The NBC news empire has just been a part of another editing flub -- and this one could have implications in the defense and appeal of recently-convicted sexual predator Jerry Sandusky.

A story published by Reuters reveals that, during the former coach's trial, prosecutors played three versions of Sandusky's phone interview with network correspondent Bob Costas. But one of the versions played in court included an embarrassing editing mistake that now could factor into Sandusky's conviction as defense attorneys are reportedly considering using it as part of the basis for an appeal. Reuters explains:

In response to a subpoena, NBC News turned over three versions of Bob Costas' NBC News interview with Sandusky, which aired last November on different NBC shows.

One of those versions, which was broadcast on the 'Today' show, contained an erroneous repetition of a key question and answer - about whether Sandusky was sexually attracted to young boys, Nils Frederiksen, a spokesman for the Pennsylvania attorney general said on Sunday.

The repetition, Sandusky's lawyers contend, made it appear to jurors that he was stonewalling. [Emphasis added]

"It wasn't noticed by (NBC News), it wasn't noticed by us, but it became obvious when it played in court," Frederiksen told Reuters.

NBC News spokeswoman Amy Lynn confirmed this account on Sunday.

The article goes into more depth on the edit and the reaction:

In the Sandusky interview with NBC, Costas asks, "Are you sexually attracted to young boys, to underage boys?" according to an NBC News transcript.

Sandusky responded, "Am I sexually attracted to underage boys?"

But in the "Today" version, which was played for jurors and is still available on YouTube (here), the exchange was repeated.

The interview was originally aired correctly on NBC News' new magazine show, ‘Rock Center' on November 14. The erroneous version that repeated the exchange aired the following morning on ‘Today.'

In a statement, NBC's Lynn said: "Under subpoena, NBC News turned over three versions of the Costas interview to prosecutors, including the 'Today' version with the error in it.

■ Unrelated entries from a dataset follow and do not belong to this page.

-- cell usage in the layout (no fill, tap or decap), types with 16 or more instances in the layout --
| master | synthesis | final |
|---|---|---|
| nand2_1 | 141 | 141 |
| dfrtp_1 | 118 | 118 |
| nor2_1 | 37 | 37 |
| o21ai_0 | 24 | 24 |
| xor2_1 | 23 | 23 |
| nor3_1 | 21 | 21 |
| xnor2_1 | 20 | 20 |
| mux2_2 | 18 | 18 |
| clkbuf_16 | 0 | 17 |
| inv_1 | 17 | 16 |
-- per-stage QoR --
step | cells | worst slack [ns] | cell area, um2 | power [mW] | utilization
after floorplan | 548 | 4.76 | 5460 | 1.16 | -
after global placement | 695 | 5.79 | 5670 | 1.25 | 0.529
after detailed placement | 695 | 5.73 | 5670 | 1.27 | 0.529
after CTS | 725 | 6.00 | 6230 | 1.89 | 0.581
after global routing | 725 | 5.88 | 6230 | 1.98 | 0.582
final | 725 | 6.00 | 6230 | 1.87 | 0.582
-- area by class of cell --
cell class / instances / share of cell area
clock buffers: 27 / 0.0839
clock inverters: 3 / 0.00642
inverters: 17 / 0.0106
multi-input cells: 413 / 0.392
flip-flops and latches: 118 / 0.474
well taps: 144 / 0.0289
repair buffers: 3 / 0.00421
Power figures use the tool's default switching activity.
**src/rtl/cobs_encoder_pkg.sv**
```systemverilog
// Shared COBS constants and encoder state type.
package cobs_package;

    localparam logic [7:0] COBS_DELIMITER = 8'h00;
    localparam int         COBS_MAX_BLOCK = 254;

    typedef enum logic [1:0] {FILL, EMIT_CODE, EMIT_DATA, EMIT_DELIM} cobs_encoder_state_t;

endpackage

```
**src/rtl/cobs_block_buffer.sv**
```systemverilog
// Holds the non-zero bytes of one COBS block; write on clock, read combinationally.
module cobs_block_buffer
    import cobs_package::*;
(
    input  logic       clk,
    input  logic       we,
    input  logic [7:0] wr_addr,
    input  logic [7:0] wr_data,
    input  logic [7:0] rd_addr,
    output logic [7:0] rd_data
);

    logic [7:0] mem [COBS_MAX_BLOCK];

    always_ff @(posedge clk) begin
        if (we) mem[wr_addr] <= wr_data;
    end

    assign rd_data = mem[rd_addr];

endmodule

```
**src/rtl/cobs_encoder.sv**
```systemverilog
// COBS framer: buffers one block of non-zero bytes, then emits code, data and
// (at packet end) an optional 0x01 tail block plus the 0x00 delimiter.
module cobs_encoder
    import cobs_package::*;
(
    input  logic       clk,
    input  logic       rst,
    input  logic [7:0] raw_tdata,
    input  logic       raw_tvalid,
    output logic       raw_tready,
    input  logic       raw_tlast,
    output logic [7:0] cobs_tdata,
    output logic       cobs_tvalid,
    input  logic       cobs_tready,
    output logic       cobs_tlast
);

    cobs_encoder_state_t state, state_n;
    logic [7:0] count, count_n, count_inc;
    logic [7:0] rd_idx, rd_idx_n;
    logic       pending_tail, pending_tail_n;
    logic       eop, eop_n;
    logic       ready_en;
    logic [7:0] tdata_n;
    logic       tvalid_n, tlast_n;
    logic       buf_we, tail;
    logic       accept, nonzero, out_hs;
    logic [7:0] rd_data;

    cobs_block_buffer u_buf (
        .clk     (clk),
        .we      (buf_we),
        .wr_addr (count),
        .wr_data (raw_tdata),
        .rd_addr (rd_idx),
        .rd_data (rd_data)
    );

    // ready_en holds tready low during reset and until the first clock after it
    assign raw_tready = ready_en && (state == FILL);
    assign accept     = raw_tvalid && raw_tready;
    assign nonzero    = (raw_tdata != COBS_DELIMITER);
    assign out_hs     = cobs_tvalid && cobs_tready;
    assign count_inc  = count + {7'd0, nonzero};

    always_comb begin
        state_n        = state;
        count_n        = count;
        rd_idx_n       = rd_idx;
        pending_tail_n = pending_tail;
        eop_n          = eop;
        tdata_n        = cobs_tdata;
        tvalid_n       = cobs_tvalid;
        tlast_n        = cobs_tlast;
        buf_we         = 1'b0;
        tail           = 1'b0;

        case (state)
            FILL: begin
                if (accept) begin
                    buf_we  = nonzero;
                    count_n = count_inc;
                    if (!nonzero || count_inc == 8'(COBS_MAX_BLOCK) || raw_tlast) begin
                        // count_inc+1 is 0xFF exactly on the full-run close
                        state_n        = EMIT_CODE;
                        tdata_n        = count_inc + 8'd1;
                        tvalid_n       = 1'b1;
                        pending_tail_n = raw_tlast && !nonzero;
                        eop_n          = raw_tlast;
                    end
                end
            end
            EMIT_CODE: begin
                if (out_hs) begin
                    if (count != 8'd0) begin
                        state_n  = EMIT_DATA;
                        tdata_n  = rd_data;
                        rd_idx_n = rd_idx + 8'd1;
                    end else begin
                        tail = 1'b1;
                    end
                end
            end
            EMIT_DATA: begin
                // rd_idx points at the next byte to load into the output register
                if (out_hs) begin
                    if (rd_idx == count) begin
                        tail = 1'b1;
                    end else begin
                        tdata_n  = rd_data;
                        rd_idx_n = rd_idx + 8'd1;
                    end
                end
            end
            EMIT_DELIM: begin
                if (out_hs) begin
                    state_n        = FILL;
                    tvalid_n       = 1'b0;
                    tlast_n        = 1'b0;
                    tdata_n        = COBS_DELIMITER;
                    count_n        = 8'd0;
                    rd_idx_n       = 8'd0;
                    eop_n          = 1'b0;
                    pending_tail_n = 1'b0;
                end
            end
        endcase

        if (tail) begin
            count_n  = 8'd0;
            rd_idx_n = 8'd0;
            if (!eop) begin
                state_n  = FILL;
                tvalid_n = 1'b0;
                tdata_n  = COBS_DELIMITER;
            end else if (pending_tail) begin
                state_n        = EMIT_CODE;
                tdata_n        = 8'h01;
                pending_tail_n = 1'b0;
            end else begin
                state_n = EMIT_DELIM;
                tdata_n = COBS_DELIMITER;
                tlast_n = 1'b1;
            end
        end
    end

    always_ff @(posedge clk or posedge rst) begin
        if (rst) begin
            state        <= FILL;
            count        <= 8'd0;
            rd_idx       <= 8'd0;
            pending_tail <= 1'b0;
            eop          <= 1'b0;
            ready_en     <= 1'b0;
            cobs_tdata   <= COBS_DELIMITER;
            cobs_tvalid  <= 1'b0;
            cobs_tlast   <= 1'b0;
        end else begin
            state        <= state_n;
            count        <= count_n;
            rd_idx       <= rd_idx_n;
            pending_tail <= pending_tail_n;
            eop          <= eop_n;
            ready_en     <= 1'b1;
            cobs_tdata   <= tdata_n;
            cobs_tvalid  <= tvalid_n;
            cobs_tlast   <= tlast_n;
        end
    end

endmodule

```
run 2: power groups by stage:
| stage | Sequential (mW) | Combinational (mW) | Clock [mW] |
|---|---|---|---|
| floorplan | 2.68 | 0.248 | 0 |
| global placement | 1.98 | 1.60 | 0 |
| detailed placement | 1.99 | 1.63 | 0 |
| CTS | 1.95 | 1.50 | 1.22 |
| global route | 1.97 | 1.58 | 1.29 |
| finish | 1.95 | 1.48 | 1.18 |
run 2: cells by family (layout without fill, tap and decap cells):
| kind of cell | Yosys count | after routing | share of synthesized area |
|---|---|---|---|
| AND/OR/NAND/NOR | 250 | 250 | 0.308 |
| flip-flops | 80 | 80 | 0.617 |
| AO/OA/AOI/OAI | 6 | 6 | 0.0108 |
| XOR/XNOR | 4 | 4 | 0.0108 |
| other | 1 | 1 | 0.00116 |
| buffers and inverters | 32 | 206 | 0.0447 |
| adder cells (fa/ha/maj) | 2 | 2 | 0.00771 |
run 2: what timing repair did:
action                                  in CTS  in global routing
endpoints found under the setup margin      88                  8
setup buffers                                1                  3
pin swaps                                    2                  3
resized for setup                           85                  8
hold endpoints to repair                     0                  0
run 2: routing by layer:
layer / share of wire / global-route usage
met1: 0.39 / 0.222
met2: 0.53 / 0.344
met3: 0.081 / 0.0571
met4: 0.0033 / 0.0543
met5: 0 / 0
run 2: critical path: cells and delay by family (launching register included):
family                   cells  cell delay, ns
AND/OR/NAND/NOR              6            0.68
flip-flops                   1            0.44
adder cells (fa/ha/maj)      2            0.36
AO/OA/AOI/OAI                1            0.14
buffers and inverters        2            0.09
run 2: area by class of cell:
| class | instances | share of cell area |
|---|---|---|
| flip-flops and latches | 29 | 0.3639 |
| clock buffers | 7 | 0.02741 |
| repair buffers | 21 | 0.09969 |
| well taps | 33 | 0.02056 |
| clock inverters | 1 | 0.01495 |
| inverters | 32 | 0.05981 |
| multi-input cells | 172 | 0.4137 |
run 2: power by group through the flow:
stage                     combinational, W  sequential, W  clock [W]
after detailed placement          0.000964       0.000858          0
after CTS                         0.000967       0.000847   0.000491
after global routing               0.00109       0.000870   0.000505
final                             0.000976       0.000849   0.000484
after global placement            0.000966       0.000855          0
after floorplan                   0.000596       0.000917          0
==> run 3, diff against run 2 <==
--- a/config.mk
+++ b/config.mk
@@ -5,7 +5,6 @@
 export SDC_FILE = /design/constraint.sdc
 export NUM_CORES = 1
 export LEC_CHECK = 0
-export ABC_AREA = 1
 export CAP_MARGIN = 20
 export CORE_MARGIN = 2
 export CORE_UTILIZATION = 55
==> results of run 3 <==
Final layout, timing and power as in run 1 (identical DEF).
### src/rtl/mips_muldiv_pkg.sv
// Shared definitions for the HI/LO multiply/divide sequencer: op codes,
// FSM state encoding and default widths.
package mips_muldiv_pkg;

    localparam int XLEN_DEF = 32;
    localparam int ITER_DEF = 32;

    localparam logic [2:0] MD_MULT  = 3'b000;
    localparam logic [2:0] MD_MULTU = 3'b001;
    localparam logic [2:0] MD_DIV   = 3'b010;
    localparam logic [2:0] MD_DIVU  = 3'b011;
    localparam logic [2:0] MD_MTHI  = 3'b100;
    localparam logic [2:0] MD_MTLO  = 3'b101;

    typedef enum logic [1:0] {
        S_IDLE = 2'd0,
        S_RUN  = 2'd1,
        S_DONE = 2'd2
    } md_state_t;

endpackage

### src/rtl/adder_32bits.sv
// 32-bit ripple-style adder with carry in/out; the shared add/subtract step
// of the multiply/divide sequencer.
module adder_32bits (
    input  logic [31:0] a,
    input  logic [31:0] b,
    input  logic        ci,
    output logic [31:0] s,
    output logic        co
);

    assign {co, s} = {1'b0, a} + {1'b0, b} + {32'b0, ci};

endmodule

### src/rtl/muldiv_sequencer.sv
// Iterative HI/LO multiply/divide unit (MULT/MULTU/DIV/DIVU, MTHI/MTLO).
// Optional multiply early-out when built with `define MULDIV_EARLY_OUT_EN.
module muldiv_sequencer
    import mips_muldiv_pkg::*;
#(
    parameter int XLEN = XLEN_DEF,
    parameter int ITER = ITER_DEF
) (
    input  logic            clk,
    input  logic            rst_n,
    input  logic            start,
    input  logic [2:0]      MDCode,
    input  logic [XLEN-1:0] A,
    input  logic [XLEN-1:0] B,
    input  logic            rd_hilo,
    output logic            busy,
    output logic            stall,
    output logic            done,
    output logic            div_zero,
    output logic [XLEN-1:0] HI,
    output logic [XLEN-1:0] LO
);

    localparam int CNT_W = $clog2(ITER);
    localparam int SH_W  = CNT_W + 1;

    function automatic logic [XLEN-1:0] neg_w(input logic [XLEN-1:0] x);
        return ~x + XLEN'(1);
    endfunction

    function automatic logic [2*XLEN-1:0] neg_dw(input logic [2*XLEN-1:0] x);
        return ~x + (2*XLEN)'(1);
    endfunction

    function automatic logic [XLEN-1:0] mag(input logic [XLEN-1:0] x, input logic sgn);
        return (sgn && x[XLEN-1]) ? neg_w(x) : x;
    endfunction

    md_state_t       state_q, state_d;
    logic [CNT_W-1:0] cnt_q;
    logic [XLEN-1:0] p_hi_q, p_lo_q, opnd_q;
    logic            op_div_q, sign_a_q, sign_b_q, dz_q;

    logic code_long, code_div, code_signed, b_zero, accept_long, last_iter, early_out;
    logic [XLEN-1:0] sh_hi, add_a, add_b, add_s;
    logic            add_co, no_borrow, mul_c;
    logic [XLEN-1:0] mul_sum, run_hi, run_lo, wb_hi, wb_lo;
    logic [2*XLEN-1:0] prod;

    assign code_long   = (MDCode == MD_MULT) || (MDCode == MD_MULTU) ||
                         (MDCode == MD_DIV)  || (MDCode == MD_DIVU);
    assign code_div    = (MDCode == MD_DIV)  || (MDCode == MD_DIVU);
    assign code_signed = (MDCode == MD_MULT) || (MDCode == MD_DIV);
    assign b_zero      = (B == '0);
    assign accept_long = (state_q == S_IDLE) && start && code_long;
    assign last_iter   = (cnt_q == CNT_W'(ITER - 1));

    assign busy  = (state_q != S_IDLE);
    assign stall = busy & (start | rd_hilo);

    // Shared step: multiply adds the multiplicand to P_hi; divide subtracts
    // the divisor from the left-shifted P_hi via inverted b and carry-in.
    assign sh_hi = {p_hi_q[XLEN-2:0], p_lo_q[XLEN-1]};
    assign add_a = op_div_q ? sh_hi : p_hi_q;
    assign add_b = op_div_q ? ~opnd_q : opnd_q;

    adder_32bits u_step (
        .a  (add_a),
        .b  (add_b),
        .ci (op_div_q),
        .s  (add_s),
        .co (add_co)
    );

    // The bit shifted out of P_hi makes the partial remainder 33 bits wide.
    assign no_borrow = add_co | p_hi_q[XLEN-1];
    assign mul_sum   = p_lo_q[0] ? add_s : p_hi_q;
    assign mul_c     = p_lo_q[0] & add_co;

`ifdef MULDIV_EARLY_OUT_EN
    logic [XLEN-1:0]   rem_mask;
    logic [SH_W-1:0]   rem_cnt;
    logic [2*XLEN-1:0] acc_sh;

    assign rem_mask  = {XLEN{1'b1}} >> cnt_q;
    assign rem_cnt   = SH_W'(ITER) - {1'b0, cnt_q};
    assign acc_sh    = {p_hi_q, p_lo_q} >> rem_cnt;
    assign early_out = !op_div_q && ((p_lo_q & rem_mask) == '0);
`else
    assign early_out = 1'b0;
`endif

    always_comb begin
        if (op_div_q) begin
            run_hi = no_borrow ? add_s : sh_hi;
            run_lo = {p_lo_q[XLEN-2:0], no_borrow};
        end else begin
            run_hi = {mul_c, mul_sum[XLEN-1:1]};
            run_lo = {mul_sum[0], p_lo_q[XLEN-1:1]};
        end
`ifdef MULDIV_EARLY_OUT_EN
        if (early_out) begin
            {run_hi, run_lo} = acc_sh;
        end
`endif
    end

    always_comb begin
        prod  = {p_hi_q, p_lo_q};
        wb_hi = p_hi_q;
        wb_lo = p_lo_q;
        if (dz_q) begin
            wb_hi = p_lo_q;
            wb_lo = '1;
        end else if (op_div_q) begin
            wb_lo = (sign_a_q ^ sign_b_q) ? neg_w(p_lo_q) : p_lo_q;
            wb_hi = sign_a_q ? neg_w(p_hi_q) : p_hi_q;
        end else begin
            if (sign_a_q ^ sign_b_q) prod = neg_dw(prod);
            wb_hi = prod[2*XLEN-1:XLEN];
            wb_lo = prod[XLEN-1:0];
        end
    end

    always_comb begin
        state_d = state_q;
        case (state_q)
            S_IDLE: if (accept_long) state_d = (code_div && b_zero) ? S_DONE : S_RUN;
            S_RUN:  if (last_iter || early_out) state_d = S_DONE;
            S_DONE: state_d = S_IDLE;
            default: state_d = S_IDLE;
        endcase
    end

    // Control and architectural HI/LO
    always_ff @(posedge clk or negedge rst_n) begin
        if (!rst_n) begin
            state_q  <= S_IDLE;
            cnt_q    <= '0;
            op_div_q <= 1'b0;
            sign_a_q <= 1'b0;
            sign_b_q <= 1'b0;
            dz_q     <= 1'b0;
            done     <= 1'b0;
            div_zero <= 1'b0;
            HI       <= '0;
            LO       <= '0;
        end else begin
            state_q <= state_d;
            done    <= (state_q == S_DONE);
            if (accept_long) begin
                cnt_q    <= '0;
                op_div_q <= code_div;
                sign_a_q <= code_signed & A[XLEN-1];
                sign_b_q <= code_signed & B[XLEN-1];
                dz_q     <= code_div & b_zero;
                div_zero <= code_div & b_zero;
            end else if (state_q == S_IDLE && start && MDCode == MD_MTHI) begin
                HI       <= A;
                div_zero <= 1'b0;
            end else if (state_q == S_IDLE && start && MDCode == MD_MTLO) begin
                LO       <= A;
                div_zero <= 1'b0;
            end else if (state_q == S_RUN) begin
                cnt_q <= cnt_q + CNT_W'(1);
            end else if (state_q == S_DONE) begin
                HI <= wb_hi;
                LO <= wb_lo;
            end
        end
    end

    // Accumulator and operand datapath
    always_ff @(posedge clk) begin
        if (accept_long) begin
            p_hi_q <= '0;
            if (code_div && b_zero) begin
                p_lo_q <= A;
                opnd_q <= B;
            end else if (code_div) begin
                p_lo_q <= mag(A, code_signed);
                opnd_q <= mag(B, code_signed);
            end else begin
                p_lo_q <= mag(B, code_signed);
                opnd_q <= mag(A, code_signed);
            end
        end else if (state_q == S_RUN) begin
            p_hi_q <= run_hi;
            p_lo_q <= run_lo;
        end
    end

endmodule

### config.mk
export PLATFORM = sky130hd
export DESIGN_NAME = muldiv_sequencer
export DESIGN_NICKNAME = d
export VERILOG_FILES = /design/src/rtl/mips_muldiv_pkg.sv /design/src/rtl/adder_32bits.sv /design/src/rtl/muldiv_sequencer.sv
export SDC_FILE = /design/constraint.sdc
export NUM_CORES = 1
export LEC_CHECK = 0
export BUFFER_PORTS_ARGS = -buffer_cell sky130_fd_sc_hd__buf_4
export CORE_MARGIN = 2
export CORE_UTILIZATION = 50
export CTS_BUF_LIST = sky130_fd_sc_hd__clkbuf_2 sky130_fd_sc_hd__clkbuf_4 sky130_fd_sc_hd__clkbuf_8
export CTS_CLUSTER_DIAMETER = 150
export DETAILED_ROUTE_END_ITERATION = 7
export PLACE_DENSITY_LB_ADDON = 0.1
export SYNTH_ARGS = -nofsm -noshare
export SYNTH_HDL_FRONTEND = slang
export SYNTH_SLANG_ARGS = --single-unit
### constraint.sdc
create_clock -name clk -period 5.8 [get_ports clk]
set_input_delay 0.58 -clock clk [delete_from_list [all_inputs] [get_ports clk]]
set_output_delay 0.58 -clock clk [all_outputs]
set_load 0.02 [all_outputs]
==> results.cfg <==
[yosys]
synth_area_leaders = dfrtp_1 (13%), edfxtp_1 (13%), xor2_1 (6.8%)
syn_nets = 1860
async_flop_share_pct = 44.51
netlist_instances = 1751
yosysSeqAreaShare_pct = 31.31
avgSynthCellArea_um2 = 8.189
yosysWarnings = 0
ys.flop_type = dfrtp_1
yosysTopAreaCell = dfrtp_1
syn_area_um2 = 14340
ys_types = 75
yosys.area.top_type_share_pct = 13.44
ys_ff_latch = 173
synth-edff-count = 64

[critical_path]
worstReg2RegStart = op_div_q$_DFFE_PN0P_
worst_setup_path_start_kind = flip-flop
crit_chain = buf_4 > mux2_2 > ha_1 > a21oi_1 > o21ai_0 > a32oi_1 > a21oi_1 > or3_1 > buf_4 > nand3b_1 > a21oi_1 > a2111oi_0
cp-end-kind = flip-flop
crit_required_ns = 6.18
worstSetupStartpoint = op_div_q$_DFFE_PN0P_
slowest_stage = dfrtp_4
max_stage_delay_ns = 1.09
crit_arrival_ns = 5.22
critPathKind = flip-flop to flip-flop
reg2reg_depth = 12
crit_top_cell = a21oi_1
path_max_fanout = 84

[timing]
fmax_mhz = 206.6
relSlewSlack_pct = 15.73
setup_viol = 0
finalHoldViolCount = 0
finalCritPeriodShare_pct = 83.47
layout_min_cycle_time_ns = 4.841
rsz0062_at_grt = no
finalClockSkew_ns = 0.02274
tightestPinTransition_ns = 1.260
finalSetupTns_ns = 0
slew_viol_final = 0

[drt]
wl_mm = 50.67
via_count = 13970
postRouteAntennaNets = 0
viasPerCell = 6.429
routedWlPerCell_um = 23.32
route.detailed.drc = 0
dr.pass1.iters = 6
drt_iter0_markers = 1857

[power]
vdd_ir_drop_max_v = 0.0002898
swShare_pct = 51.64
power_frac_seq_pct = 24.2
power_uw = 11500
p_int_uw = 5562
power_density_nw_per_um2 = 724.2
p_leak_uw = 0.006182
power.switching_uw = 5940
power_frac_comb_pct = 67.9
p_clk_share_pct = 7.9

[cells_and_area]
fin_util_pct = 56.71
drive_above_1_share_pct = 14.60
fillers = 2660
syn2layout_area_growth_pct = 10.78
fin_cells = 2173
most-common-layout-cells = nand2_1 (170), buf_4 (162), nor2_1 (146)
final_area_um2 = 15880
fin_nets = 1891
antennaDiodeCount = 0
final_common_cell = nand2_1

[global_routing]
grt-ovfl-total = 0
grt_start_max_net_pins = 85
antenna_found_initial = 0
grt_pass1_vias = 12490
grt_pass1_wl_mm = 75.94
grt_usage_pct = 32.63

[clock_network]
cts.sinks = 173
ctsLongestPathBuffers = 2
hold_buffers = 0
clock_latency_ns = 0.49
htreeDepth = 4
ctsResizeCount = 0
root_buffer = clkbuf_8
post_cts_buffers = 0
cts_tree = built
numCtsBuffers = 17
clk_pin_slew_ns = 0.12

[die]
die_h_um = 173.3
rows = 61
core_um2 = 28010
start_util_pct = 51.19
ios = 139
fp.dieW_um = 173.3
die-area_um2 = 30050

[job]
cap_violations = 0

[place]
dp_cells = 2141
gp_congestion = 0.9377
port_buffers = 138
dpl_cell_area_um2 = 15480
dpl.hpwl_mm = 38.30

[status]
outcome = completed

[min_path]
hp-class = primary input to async pin
-- synthesized netlist by cell type (19+ instances only) --
master / instances
nand2_1: 170
nor2_1: 146
mux2_2: 38
a21oi_1: 143
dfrtp_1: 77
nand3_1: 26
o21ai_0: 136
dfxtp_1: 32
a21o_1: 19
edfxtp_1: 64
inv_1: 22
a31oi_1: 19
xnor2_1: 72
ha_1: 37
mux2i_1: 54
nor2b_1: 21
o31ai_1: 31
xor2_1: 111
o22ai_1: 40
a211oi_1: 50
nor3_1: 48
clkbuf_1: 126
-- layout make-up --
class | count | area, um^2 | area share, %
clock inverters | 14 | 163.9 | 1.032
repair buffers | 162 | 1216 | 7.657
flip-flops and latches | 173 | 4493 | 28.29
clock buffers | 18 | 241.5 | 1.520
well taps | 378 | 473.0 | 2.978
multi-input cells | 1404 | 9206 | 57.96
inverters | 24 | 90.09 | 0.5672
-- power by group through the flow --
stage          Combinational [uW]  Sequential (uW)  Clock (uW)
2_1_floorplan                5640             2500           0
3_3_place_gp                 7620             2760           0
3_5_place_dp                 7670             2770           0
4_1_cts                      7700             2740         914
5_1_grt                      8450             2850         961
6_report                     7810             2780         911
-- registers in the layout, indices dropped and copies added, names as in the netlist --
register / flops
HI: 32
LO: 32
opnd_q: 32
p_hi_q: 32
p_lo_q: 32
cnt_q: 5
state_q: 2
div_zero: 1
done: 1
dz_q: 1
op_div_q: 1
sign_a_q: 1
sign_b_q: 1
-- routing by layer --
metal  GRT usage [%]  up-vias  wire, um
met5               0        -         0
met4           12.46        0      1976
met3           7.895       89      5238
met2           47.07      710     21340
met1           47.00     6632     22110
li1                -     6539         -
-- final timing paths --
path,endpoint,slack (ns)
setup / recovery,p_hi_q[27]$_SDFFE_PP0P_,0.96
hold / removal,LO[16]$_DFFE_PN0P_,0.26
setup reg to reg,p_hi_q[27]$_SDFFE_PP0P_,0.96
hold reg to reg,cnt_q[0]$_DFFE_PN0P_,0.54
max in group asynchronous,op_div_q$_DFFE_PN0P_,4.79
min in group clk,LO[25]$_DFFE_PN0P_,0.37
-- cells by family after synthesis --
family | Yosys count | share of synthesized area [%]
multiplexers | 92 | 6.754
XOR/XNOR | 183 | 11.18
adder cells (fa/ha/maj) | 38 | 3.368
flip-flops | 173 | 31.31
buffers and inverters | 174 | 4.668
AO/OA/AOI/OAI | 565 | 25.29
AND/OR/NAND/NOR | 526 | 17.43
-- stage by stage --
stage / hold WS (ns) / setup WS [ns]
after floorplan: 0.2844 / 1.089
after global placement: 0.5155 / 1.156
after detailed placement: 0.5261 / 1.054
after CTS: 0.2830 / 1.048
after global routing: 0.3233 / 0.7276
final: 0.2572 / 0.9590
-- worst max-delay path: cells and delay by family, from the launching register on --
kind / cells / cell delay [ns]
buffers and inverters: 2 / 0.70
AO/OA/AOI/OAI: 6 / 1.30
AND/OR/NAND/NOR: 2 / 0.84
adder cells (fa/ha/maj): 1 / 0.36
multiplexers: 1 / 0.36
flip-flops: 1 / 1.09
Power figures use the tool's default switching activity.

Prosecutors used the 'Today' version, not realizing it included a technical glitch, and played it for the jury.

"After court that day, NBC News executives had a series of discussion with the prosecutors, and after some internal investigation were able to determine that the glitch originated on 'Today.' NBC News executives explained the situation to the court, and Judge Cleland sought to remedy the situation by giving the jury instructions to regard only a transcript of the full interview that was subsequently provided to them, not any audio that was played for them by prosecutors."

Here is the video version of the edit. It comes at about the 6:37 mark:

A prosecution source says the mistake was "embarrassing."

"Was it embarrassing?" the source asked in an interview with Reuters. "It was certainly embarrassing. Was it a mistake? It was clearly a mistake." As for NBC, the source said the network regretted the error.

"Did they say, ‘I'm sorry?' I can't recall those exact words,'' the source said. "Were they apologetic? Yes."

"Lawyers for Jerry Sandusky sought a mistrial before his conviction for child sex abuse on the grounds that prosecutors showed jurors an inaccurate version of a bombshell NBC News interview with the former football coach, and the mistake may now form part of the basis for an appeal," Reuters reports.

But this edit is just another in a long list for the new conglomerate. Earlier in the year, three NBC employees were fired for their parts in different, unrelated cases of editing the tapes of George Zimmerman calling 911 after shooting Trayvon Martin. Those edits cast Zimmerman in a racist light.  More recently, MSNBC's Andrea Mitchell edited a speech by Mitt Romney, removing the context and portraying him as out of touch. She has yet to apologize.